Mika:That's really insightful stuff because you know what they, what the research shows is that a child the age of about seven is, is usually the the point of which where things like relocating are going to affect them more. I mean, that's just like kind of like putting a bit of a pin in it. I mean, that's quite a broad statement to make, but it's somewhere around the age of seven that there, the research has shown that there is more impact on a young person, uh, for relocating around that time.
Clare:Mm. Around age seven, is it that they form some attachments and friendships and, cognitively there are changes, but what is it in their life that they're noticing or really feeling, they're losing from leaving one place, and going to another, so can you speak to that a little bit? I'm thinking of the idea of this loss that is occurring when they're leaving behind their friends or their previous school or their pets or whatever it is that they're leaving behind.

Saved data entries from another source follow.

==> config.mk <==
export PLATFORM = sky130hd
export DESIGN_NAME = mem_arbiter
export DESIGN_NICKNAME = d
export VERILOG_FILES = /design/src/verilog/core_cfg_pkg.sv /design/src/verilog/mem_arbiter.sv
export SDC_FILE = /design/constraint.sdc
export NUM_CORES = 1
export LEC_CHECK = 0
export ABC_AREA = 1
export BUFFER_PORTS_ARGS = -buffer_cell sky130_fd_sc_hd__buf_2
export CAP_MARGIN = 20
export CORE_MARGIN = 3
export CORE_UTILIZATION = 28
export DETAILED_ROUTE_END_ITERATION = 7
export PLACE_DENSITY = 0.8
export SLEW_MARGIN = 25
export SYNTH_ARGS = -nofsm -noshare
export SYNTH_HDL_FRONTEND = slang
export SYNTH_SLANG_ARGS = --single-unit
==> constraint.sdc <==
create_clock -name vclk -period 0.8
set_input_delay 0.04 -clock vclk [all_inputs]
set_output_delay 0.04 -clock vclk [all_outputs]
set_load 0.05 [all_outputs]
==> src/verilog/core_cfg_pkg.sv <==
// core_cfg_pkg: memory size, word address width, reset program counter
`default_nettype none

package core_cfg_pkg;

    // unified memory, one 32-bit word per address
    localparam int unsigned mem_words = 256;
    localparam int unsigned addr_w    = 8;

    // pc counts words, not bytes
    localparam logic [addr_w-1:0] reset_pc = '0;

endpackage

`default_nettype wire

==> src/verilog/mem_arbiter.sv <==
// mem_arbiter: fixed-priority arbiter for loader, data and fetch requesters
`default_nettype none

module mem_arbiter (
    input  logic                            load_req,
    input  logic                            load_we,
    input  logic [core_cfg_pkg::addr_w-1:0] load_addr,
    input  logic [31:0]                     load_wdata,
    input  logic                            data_req,
    input  logic                            data_we,
    input  logic [core_cfg_pkg::addr_w-1:0] data_addr,
    input  logic [31:0]                     data_wdata,
    input  logic                            fetch_req,
    input  logic [core_cfg_pkg::addr_w-1:0] fetch_addr,
    output logic                            load_grant,
    output logic                            data_grant,
    output logic                            fetch_grant,
    output logic                            mem_we,
    output logic [core_cfg_pkg::addr_w-1:0] mem_addr,
    output logic [31:0]                     mem_wdata
);

    // loader > data > fetch
    assign load_grant  = load_req;
    assign data_grant  = data_req && !load_req;
    assign fetch_grant = fetch_req && !load_req && !data_req;

    always_comb begin
        mem_we    = 1'b0;
        mem_addr  = fetch_addr;
        mem_wdata = '0;
        if (load_grant) begin
            mem_we    = load_we;
            mem_addr  = load_addr;
            mem_wdata = load_wdata;
        end else if (data_grant) begin
            mem_we    = data_we;
            mem_addr  = data_addr;
            mem_wdata = data_wdata;
        end
    end

endmodule

`default_nettype wire

# --- Word level (Yosys, flattened, before mapping) ---
# Index checks and enable logic that the tools add are counted.
# W data, S select, Z words.
word_totals:
  ff_bits: 0
  in_bits: 93
  word_cells: 11
op_classes:
  n_mux: 6
  n_reduce_logical: 5
ops:
  columns: ["operator", "count"]
  rows:
  - ["$mux W32", 2]
  - ["$mux W8", 2]
  - ["$logic_and A1 B1 Y1", 3]
  - ["$logic_not A1 Y1", 2]
  - ["$mux W1", 2]

# --- Longest topological paths before layout ---
depth:
  ltp_word: 4
  ltp_mapped: 5
  mapped_depth_nobuf: 3

# --- Worst setup path before layout ---
# OpenSTA, ideal clock, no wires.
synth_timing:
  kind: "input to output"
  startpoint: "input load_req"
  endpoint: "output mem_wdata[0]"
  t_arrival_ps: 1403
  t_required_ps: 760
  slack_ps: -643
  cell_stages: 4
  path_buffers: 1
  path_cell_list: "buf_6 > inv_6 > nand2_4 > o21ai_0"
synth_via:
  elab_chain_len: 4
synth_rtl:
  columns: ["item", "line_no", "text"]
  rows:
  - ["start, declared", "mem_arbiter.sv:5", "input logic load_req,"]
  - ["$logic_not A1 Y1", "mem_arbiter.sv:25", "assign data_grant = data_req && !load_req;"]
  - ["$logic_and A1 B1 Y1", "mem_arbiter.sv:25", null]
  - ["$mux W32", "mem_arbiter.sv:36", "end else if (data_grant) begin"]
  - ["$mux W32 *", "mem_arbiter.sv:32", "if (load_grant) begin"]
  - ["end, declared", "mem_arbiter.sv:20", "output logic [31:0] mem_wdata"]
# Mark *: on every way between the ends. The rest lies on a longest branch, timed or not.

# --- Final worst setup path ---
layout_timing:
  startpoint: "input load_req"
  endpoint: "output mem_wdata[1]"
# Same word-level chain as after synthesis.

==> out/metrics.csv <==
stage,metric,value,unit
sta,fin_crit_sh,102.1,%
grt,overflow,0,
power,p_switching,1081,uW
finish,fin_util,81.29,%
floorplan,rows,18,
detailed_routing,drt_iter0_drc,63,
sta,timing.hold.ws,0.4097,ns
detailed_routing,vias_per_cell,4.635,
worst_setup_path,critPathMaxFanout,8,
yosys,synth_common_cells,"nand2_1, inv_1, o21ai_2",
grt,grt_antenna_before_repair,0,
yosys,synth_cell_types,12,
placement,pre_cts_slack,-0.2089,ns
floorplan,core_area,2567,sq um
yosys,yosysTopAreaCellShare,32.48,%
min_path,hp-class,in -> out,
run,maxCapViolations,0,
power,vdd_drop_max,0.0006533,V
power,comb_power_share,100.0,%
status,violations,setup timing,
grt,grt_max_degree,13,
finish,n_clock_buffer,0,
finish,nFlopsAndLatches,0,
finish,final-seq-area,0,sq um
grt,first_global_vias,1367,
worst_setup_path,crit_type,in -> out,
floorplan,ioPinCount,137,
worst_setup_path,end_kind,output port,
finish,design_area,2087,sq um
worst_setup_path,cp-start-kind,input port,
sta,relSlewSlack,83.63,%
yosys,synthesis.area,782.0,sq um
power,seqPwrFrac,0,%
power,total_leakage_power,0.001228,uW
yosys,synth_most_common_cell,nand2_1,
sta,worst_pin_slew,0.2473,ns
placement,port_buffers,137,
sta,fmax,1224,MHz
sta,setup_viol,3,
sta,rsz0062_at_grt,yes,
grt,grt_pass1_wl,5865,microns
floorplan,chipHeight,58.85,microns
yosys,synth_area_leaders,"o21ai_2, nand2_1, inv_1",
sta,tns,-0.02100,ns
finish,diodes,0,
yosys,avgSynthCellArea,5.320,sq um
detailed_routing,ant_nets,0,
sta,layout_setup_ws,-0.01677,ns
detailed_routing,vias,1474,
detailed_routing,drt-total-wl,4111,microns
placement,placed_area,1624,sq um
power,clock_power_share,0,%
placement,dp_hpwl,2899,microns
floorplan,die_area,3463,sq um
placement,gp_congestion,0.6750,
yosys,synth_area_leader_cell,o21ai_2,
sta,min_period,0.8168,ns
yosys,netlist_instances,147,
worst_setup_path,arrival,0.78,ns
yosys,ys_seq_area_share,0,%
floorplan,die_w,58.85,microns
yosys,syn-num-nets,240,
grt,grtUsageTotal,20.85,%
finish,drive_gt1_share,68.75,%
status,outcome,"complete, but fails checks",
yosys,yosys_warnings,0,
worst_setup_path,crit_required,0.76,ns
detailed_routing,firstDrtPassIters,4,
sta,maxSlewViolCount,0,
finish,fin_nets,383,
sta,final-hold-violation-count,0,
finish,area_growth,166.9,%
power,p_int,732.4,uW
power,p_per_area,868.9,nW/um^2
detailed_routing,route.detailed.drc,0,
detailed_routing,wl_per_cell,12.93,microns
floorplan,initial_utilization,30.46,%
power,switching_share,59.61,%
per-layer routing:
| metal | vias to the layer above | wire length, microns | part of all wire [%] | GRT usage (%) |
|---|---|---|---|---|
| met5 | - | 0 | 0 | 0 |
| met1 | 662 | 1255 | 31 | 20.05 |
| met3 | 4 | 448 | 11 | 3.947 |
| met4 | 0 | 43 | 1.0 | 1.942 |
| li1 | 730 | - | - | - |
| met2 | 78 | 2363 | 57 | 45.27 |
logic make-up after synthesis:
family / after synthesis / share of synthesized area [%]
buffers and inverters: 45 / 27.36
and+or+nand+nor: 69 / 37.60
AOI/OAI and AO/OA: 33 / 35.04
final cells by class:
class | instances | area (sq um)
timing repair buffer | 151 | 1166
multi-input combinational | 102 | 739.5
fill | 163 | 480.5
inverter | 35 | 143.9
tap | 30 | 37.54
final timing paths:
| path | slack [ns] | startpoint | to | cells past startpoint |
|---|---|---|---|---|
| setup / recovery | -0.02 | load_req | mem_wdata[1] | 6 |
| hold / removal | 0.41 | fetch_addr[4] | mem_addr[4] | 4 |
worst max-delay path, stage by stage:
cell	delay (ns)
buf_12	0.12
clkinv_8	0.05
nand2_8	0.08
buf_12	0.16
o21ai_4	0.15
buf_8	0.17
per-stage QoR:
step / instances / total power, uW
2_1_floorplan: 147 / 997.4
3_3_place_gp: 315 / 1419
3_5_place_dp: 315 / 1437
4_1_cts: 318 / 1715
5_1_grt: 318 / 1908
6_report: 318 / 1813
cells in the final DEF, fill, tap and decap left out:
cell      Yosys  final
buf_6         4     36
nand3_1      16      7
nor2_2        0      1
buf_12        0      4
buf_2         5     92
o21ai_2      29     20
buf_8         0      5
nand2_8       0      1
nand2_1      50     49
nand3_2       0      9
clkinv_8      0      1
buf_16        0      2
nand2_2       0      1
o21ai_4       0     13
inv_1        34     34
buf_4         1     12
nor2_4        1      1
power groups by stage:
stage | registers (uW) | clock network (uW) | logic [uW]
5_1_grt | 0 | 0 | 1910
3_5_place_dp | 0 | 0 | 1440
3_3_place_gp | 0 | 0 | 1420
2_1_floorplan | 0 | 0 | 997
6_report | 0 | 0 | 1810
4_1_cts | 0 | 0 | 1720
repair_timing:
item	in CTS	in global routing
setup endpoints to repair	43	39
hold buffers	0	0
setup buffers	1	0
resized for setup	87	24
gates cloned	2	0
pin swaps	4	3
No activity file was read; power rests on OpenSTA's default activity.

Mika:Yeah, absolutely. I had seen this visual, you know, when I had first started, uh, following this idea of, TCK and, and what that means. And there's a fantastic book, which I know that I'm sure that will probably link in the, in the resources, um, on, on this podcast. Um, which, you know, when I reading this book, it was, it felt like such an emotional journey. There'll be times where reading a book felt so difficult because it was just so emotional. It spoke to my own experience of, of relocating myself as a child and then also speaks to some of the guilt, which I think I have felt as a parent having relocated my own children and my own family as many times as I have. And the visual that, if I can try to describe it, is really understanding that when we think about our own identity, we have, there's three anchors to Our identity, to who we are as people. And uh, one of those is, I suppose, the community aspect to. So I was thinking about the furthest one away, if you wanna call it that,
Clare:Mm-hmm.
Mika:is the community aspects. You know, who we are in our community. And when I say community doesn't necessarily need to mean. The community of ideally where you live, but it could be anything. It could be community in terms of like maybe sports clubs that you are part of. It could be social clubs, where your parents socialize as an example. It could be clubs at school, it could be, you know, other areas where you're coming together and you are sharing a common passion or a common interest, right? So you have that piece there And in that anchor of community, you see yourself as belonging to and part of that community, and they reflect that piece of welcoming you and embracing you as a person as well. So it does this, anchor does both things. It confirms who you think you are and reflects back to you as well. So it's almost like a mirror. it's Like an anchor and, and a mirror at the same time. Then you also have your, the, the kind of, obviously probably the closest one's gonna be your immediate family. So it's gonna be again, you know, through parenting, how your child obviously begins to understand who they are, to understand, you know, their characteristics and their personality. So that one probably doesn't need as much explaining, but you can obviously see how that obviously provides an anchor and a mirror
Clare:Yes.
Mika:as well. And the third one, you know, come to the third one is also place. So you think about somewhere that feels familiar to you, you realize that you know, when you leave your house every day, you see the same things. You have those same markers and you know, as humans, we're creatures of habit, aren't we?
Clare:Yeah.
Mika:We like to see the same things.. We like to, if you think about with your children, you know, they go out and like, do you remember when we took you here like a year ago? And the excitement within which they then respond to say, yes, I remember when we came here. You know, and there'll be a memory attached to that. And that idea of place holds so many memories because it almost defines who we are. You know in, in that place., Quite often, if you think about your own history and you think of your different relocations, you may feel like you are different people in these different places. And there I always characterize mine as chapters almost,'cause it feels like I've got into a new chapter for every place that I've lived. Because again, this idea of what's familiar and what's around us, there's much memory attached to that. And so what's interesting
Clare:Absolutely.
Mika:Right, and what this diagram shows is so that you have this child at the center of these anchors, and then suddenly when you relocate, you immediately take out two of these anchors. So immediately the community has gone and immediately the place has gone. So suddenly, you know, if I could just, the way that I imagine it is almost like this, with this great big X, you know, over these two anchors. And so suddenly a child's sense of belonging, a child's sense of feeling included and celebrated is now solely the, the responsibility of the parents, the family, and obviously usually you relocate as obviously just your immediate family. And so then there's an enormous amount of pressure on just that immediate family to provide the child with their entire sense of who they are.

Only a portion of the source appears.